El escultor e imaginero sevillano Rubén Fernández Parra ha concluido su última obra, un imponente Nazareno Caído realizado en madera de cedro policromada al óleo pulimentado dotado de una considerable envergadura. No en vano si se pusiera de pie mediría en torno a 1,90 metros y 1,50 sin cruz, con la rodilla en tierra. La imagen, concebida bajo la advocación de Santísimo Cristo del Amor, tiene por destino el consejo de cofradías de la localidad toledana de Villacañas y está expuesta este fin de semana en la parroquia de la localidad sevillana de Gelves.

Esta imagen de vestir tiene la peculiaridad de que la talla en madera se realizó durante el confinamiento que sufrimos a principios de este año y que es la última obra que sale del estudio en el que he estado durante 17 años ya que lo he trasladado a la localidad donde se presenta.

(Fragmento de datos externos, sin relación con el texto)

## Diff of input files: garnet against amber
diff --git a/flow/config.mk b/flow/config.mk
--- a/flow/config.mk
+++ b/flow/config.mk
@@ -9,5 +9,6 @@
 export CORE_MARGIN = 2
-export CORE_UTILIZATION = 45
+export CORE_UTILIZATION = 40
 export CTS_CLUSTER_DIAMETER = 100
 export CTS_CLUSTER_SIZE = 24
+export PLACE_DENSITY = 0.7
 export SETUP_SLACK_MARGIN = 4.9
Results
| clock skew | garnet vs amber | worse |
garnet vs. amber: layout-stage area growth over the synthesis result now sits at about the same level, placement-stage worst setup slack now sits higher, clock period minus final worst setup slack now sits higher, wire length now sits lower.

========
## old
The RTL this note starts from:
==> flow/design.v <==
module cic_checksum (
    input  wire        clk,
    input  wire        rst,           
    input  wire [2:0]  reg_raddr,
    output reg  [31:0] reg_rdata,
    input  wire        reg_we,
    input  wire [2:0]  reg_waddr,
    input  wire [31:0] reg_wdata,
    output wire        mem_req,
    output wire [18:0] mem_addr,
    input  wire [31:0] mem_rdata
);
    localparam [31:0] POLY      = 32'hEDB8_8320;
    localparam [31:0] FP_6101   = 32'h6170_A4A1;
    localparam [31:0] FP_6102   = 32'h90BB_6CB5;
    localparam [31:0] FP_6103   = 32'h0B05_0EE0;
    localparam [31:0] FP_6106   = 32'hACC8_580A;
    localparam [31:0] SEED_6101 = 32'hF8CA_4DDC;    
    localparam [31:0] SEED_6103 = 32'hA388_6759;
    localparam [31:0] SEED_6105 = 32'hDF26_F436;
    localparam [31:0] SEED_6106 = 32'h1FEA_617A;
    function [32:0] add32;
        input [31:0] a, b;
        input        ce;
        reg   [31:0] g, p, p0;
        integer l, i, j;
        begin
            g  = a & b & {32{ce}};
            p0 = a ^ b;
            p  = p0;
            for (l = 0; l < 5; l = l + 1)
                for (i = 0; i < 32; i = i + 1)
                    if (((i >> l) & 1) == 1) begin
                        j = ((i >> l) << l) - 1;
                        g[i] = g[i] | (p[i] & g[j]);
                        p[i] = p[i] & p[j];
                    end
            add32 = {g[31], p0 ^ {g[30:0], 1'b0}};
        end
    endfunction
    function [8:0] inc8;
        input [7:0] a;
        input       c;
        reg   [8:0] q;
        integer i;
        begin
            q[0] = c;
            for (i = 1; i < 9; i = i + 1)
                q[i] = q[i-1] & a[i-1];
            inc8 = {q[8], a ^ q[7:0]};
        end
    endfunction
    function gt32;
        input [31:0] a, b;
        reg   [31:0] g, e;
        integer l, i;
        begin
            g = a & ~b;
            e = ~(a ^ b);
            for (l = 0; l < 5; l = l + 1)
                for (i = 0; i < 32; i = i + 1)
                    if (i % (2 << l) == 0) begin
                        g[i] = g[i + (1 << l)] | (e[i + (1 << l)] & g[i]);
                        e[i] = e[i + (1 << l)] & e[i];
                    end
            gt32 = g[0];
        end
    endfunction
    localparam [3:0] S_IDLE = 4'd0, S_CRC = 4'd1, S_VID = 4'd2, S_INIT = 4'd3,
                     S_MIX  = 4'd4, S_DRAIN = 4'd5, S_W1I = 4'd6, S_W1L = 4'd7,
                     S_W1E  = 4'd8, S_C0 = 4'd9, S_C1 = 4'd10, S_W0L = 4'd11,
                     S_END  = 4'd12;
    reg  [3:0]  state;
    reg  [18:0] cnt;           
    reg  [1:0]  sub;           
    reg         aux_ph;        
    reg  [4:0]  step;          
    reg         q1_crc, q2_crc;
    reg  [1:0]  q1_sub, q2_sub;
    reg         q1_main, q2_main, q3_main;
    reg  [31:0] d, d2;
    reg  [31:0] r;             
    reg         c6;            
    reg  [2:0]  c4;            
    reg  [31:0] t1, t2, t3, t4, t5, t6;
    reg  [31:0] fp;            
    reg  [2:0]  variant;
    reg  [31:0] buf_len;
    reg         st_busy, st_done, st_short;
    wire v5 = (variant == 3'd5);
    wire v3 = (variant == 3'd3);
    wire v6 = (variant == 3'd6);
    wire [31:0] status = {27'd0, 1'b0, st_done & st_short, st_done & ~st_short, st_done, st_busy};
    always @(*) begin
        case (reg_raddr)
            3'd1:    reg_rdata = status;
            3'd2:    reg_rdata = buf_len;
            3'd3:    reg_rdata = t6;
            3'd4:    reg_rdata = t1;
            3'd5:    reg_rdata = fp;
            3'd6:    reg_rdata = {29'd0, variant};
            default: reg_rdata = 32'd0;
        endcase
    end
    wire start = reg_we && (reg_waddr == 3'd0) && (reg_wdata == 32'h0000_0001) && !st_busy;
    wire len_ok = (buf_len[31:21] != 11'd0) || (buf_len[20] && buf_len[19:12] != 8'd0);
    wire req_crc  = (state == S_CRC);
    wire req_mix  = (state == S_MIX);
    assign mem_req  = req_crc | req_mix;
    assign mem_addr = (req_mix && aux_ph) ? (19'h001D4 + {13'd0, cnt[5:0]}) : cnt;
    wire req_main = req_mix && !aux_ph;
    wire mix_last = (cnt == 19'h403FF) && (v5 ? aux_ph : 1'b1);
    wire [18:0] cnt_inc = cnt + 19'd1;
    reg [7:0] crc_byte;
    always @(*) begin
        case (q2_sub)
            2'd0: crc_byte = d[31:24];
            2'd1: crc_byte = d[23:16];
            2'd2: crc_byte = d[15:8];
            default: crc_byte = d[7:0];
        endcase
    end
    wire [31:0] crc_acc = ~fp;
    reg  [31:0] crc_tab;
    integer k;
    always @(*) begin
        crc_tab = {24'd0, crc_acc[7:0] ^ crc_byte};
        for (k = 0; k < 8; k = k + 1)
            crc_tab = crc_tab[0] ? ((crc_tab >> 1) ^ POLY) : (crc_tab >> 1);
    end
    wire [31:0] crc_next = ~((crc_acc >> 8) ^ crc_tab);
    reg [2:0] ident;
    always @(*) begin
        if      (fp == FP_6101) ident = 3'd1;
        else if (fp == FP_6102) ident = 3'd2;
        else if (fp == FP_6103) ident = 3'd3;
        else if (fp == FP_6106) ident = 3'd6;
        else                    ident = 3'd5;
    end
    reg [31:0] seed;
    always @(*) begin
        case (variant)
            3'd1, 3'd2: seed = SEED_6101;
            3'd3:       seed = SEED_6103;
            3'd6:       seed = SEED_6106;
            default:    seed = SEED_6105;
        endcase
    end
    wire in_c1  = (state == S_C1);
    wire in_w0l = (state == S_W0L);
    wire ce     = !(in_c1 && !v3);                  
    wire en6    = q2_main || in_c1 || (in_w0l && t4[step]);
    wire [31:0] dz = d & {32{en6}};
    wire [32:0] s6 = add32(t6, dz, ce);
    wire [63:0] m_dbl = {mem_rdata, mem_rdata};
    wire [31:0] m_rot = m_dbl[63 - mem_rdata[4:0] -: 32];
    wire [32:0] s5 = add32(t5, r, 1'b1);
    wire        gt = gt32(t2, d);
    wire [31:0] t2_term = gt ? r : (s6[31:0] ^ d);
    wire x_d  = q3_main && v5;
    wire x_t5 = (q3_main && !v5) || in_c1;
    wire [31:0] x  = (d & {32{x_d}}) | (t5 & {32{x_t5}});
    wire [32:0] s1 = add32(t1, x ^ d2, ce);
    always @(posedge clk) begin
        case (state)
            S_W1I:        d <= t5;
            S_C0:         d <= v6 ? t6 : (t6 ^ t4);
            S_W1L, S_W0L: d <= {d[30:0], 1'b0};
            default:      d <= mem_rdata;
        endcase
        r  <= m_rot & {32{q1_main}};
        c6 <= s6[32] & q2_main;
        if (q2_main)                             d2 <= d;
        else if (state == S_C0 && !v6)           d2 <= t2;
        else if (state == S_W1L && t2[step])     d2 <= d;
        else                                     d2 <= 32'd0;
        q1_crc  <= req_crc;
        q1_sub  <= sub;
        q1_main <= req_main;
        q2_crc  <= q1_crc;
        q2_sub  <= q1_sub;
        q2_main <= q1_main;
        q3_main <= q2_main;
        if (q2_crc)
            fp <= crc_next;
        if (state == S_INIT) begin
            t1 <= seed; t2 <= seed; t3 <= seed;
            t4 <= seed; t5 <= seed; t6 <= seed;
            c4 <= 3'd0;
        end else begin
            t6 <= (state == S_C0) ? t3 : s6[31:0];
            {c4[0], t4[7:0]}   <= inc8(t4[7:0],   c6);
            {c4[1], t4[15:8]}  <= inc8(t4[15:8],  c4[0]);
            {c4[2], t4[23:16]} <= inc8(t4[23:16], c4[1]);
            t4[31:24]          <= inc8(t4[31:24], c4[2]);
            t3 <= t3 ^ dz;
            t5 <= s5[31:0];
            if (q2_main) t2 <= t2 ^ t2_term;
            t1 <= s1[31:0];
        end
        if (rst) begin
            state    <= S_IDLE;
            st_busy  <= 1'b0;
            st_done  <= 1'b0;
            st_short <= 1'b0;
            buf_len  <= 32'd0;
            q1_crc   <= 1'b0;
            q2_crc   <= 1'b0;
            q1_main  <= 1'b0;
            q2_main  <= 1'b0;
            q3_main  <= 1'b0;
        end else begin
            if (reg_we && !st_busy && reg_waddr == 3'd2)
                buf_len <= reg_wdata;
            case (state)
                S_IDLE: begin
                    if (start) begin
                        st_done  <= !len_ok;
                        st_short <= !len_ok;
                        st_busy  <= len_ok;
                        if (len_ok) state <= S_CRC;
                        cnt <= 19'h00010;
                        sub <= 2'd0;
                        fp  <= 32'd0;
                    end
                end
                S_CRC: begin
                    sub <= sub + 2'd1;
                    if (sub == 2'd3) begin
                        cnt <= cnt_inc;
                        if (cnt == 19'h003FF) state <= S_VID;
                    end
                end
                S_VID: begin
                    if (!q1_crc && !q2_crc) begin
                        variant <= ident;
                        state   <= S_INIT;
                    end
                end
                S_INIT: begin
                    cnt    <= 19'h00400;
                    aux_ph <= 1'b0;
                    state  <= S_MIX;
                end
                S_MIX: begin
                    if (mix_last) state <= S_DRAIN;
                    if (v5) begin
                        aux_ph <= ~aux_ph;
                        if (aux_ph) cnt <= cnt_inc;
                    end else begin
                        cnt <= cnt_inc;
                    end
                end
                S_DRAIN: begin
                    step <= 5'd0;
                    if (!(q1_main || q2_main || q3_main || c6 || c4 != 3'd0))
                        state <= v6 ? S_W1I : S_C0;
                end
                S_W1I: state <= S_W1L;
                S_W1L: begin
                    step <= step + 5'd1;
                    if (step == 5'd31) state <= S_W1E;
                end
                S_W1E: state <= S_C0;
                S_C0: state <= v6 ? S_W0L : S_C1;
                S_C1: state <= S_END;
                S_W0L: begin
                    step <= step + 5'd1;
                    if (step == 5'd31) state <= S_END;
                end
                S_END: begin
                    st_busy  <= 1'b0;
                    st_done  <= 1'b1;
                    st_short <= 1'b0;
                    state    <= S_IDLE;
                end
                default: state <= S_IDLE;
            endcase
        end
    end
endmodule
Context: an optimization exercise on an open-source flow, tuned for small area, a short achievable clock period and few clock cycles. The choices shown serve that exercise and are no tape-out recipe.
Function was checked by simulation only, so behaviour that the tests miss may differ from the original.

==> config.mk <==
export PLATFORM = sky130hd
export DESIGN_NAME = dab_fv
export DESIGN_NICKNAME = dab_fv
export VERILOG_FILES = /design/flow/design.v
export SDC_FILE = /design/flow/constraint.sdc
export NUM_CORES = 4
export LEC_CHECK = 0
export CAP_MARGIN = 30
export CELL_PAD_IN_SITES_DETAIL_PLACEMENT = 1
export CELL_PAD_IN_SITES_GLOBAL_PLACEMENT = 2
export CORE_MARGIN = 2
export CORE_UTILIZATION = 20
export PLACE_DENSITY = 0.45
export SLEW_MARGIN = 40
==> constraint.sdc <==
create_clock -name core_clock -period 12.0 [get_ports {clk}]
set_input_delay 2.4000 -clock core_clock [delete_from_list [all_inputs] [get_ports {clk}]]
set_output_delay 2.4000 -clock core_clock [all_outputs]
set_load 0.01 [all_outputs]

Rubén Fernández Parra, que se define a sí mismo antes como escultor que como imaginero, y reconoce en sus imágenes la influencia de la obra de Pedro Roldán, es hijo y hermano de imaginero, Francisco Fernández Enríquez y Darío Fernández Parra, respectivamente, y además de esta faceta desarrolla con gran destreza otras labores artísticas como la restauración habiendo aprendido de la mano del profesor José Rodríguez Rivero-Carrera, restaurador del Museo de Bellas Artes de Sevilla.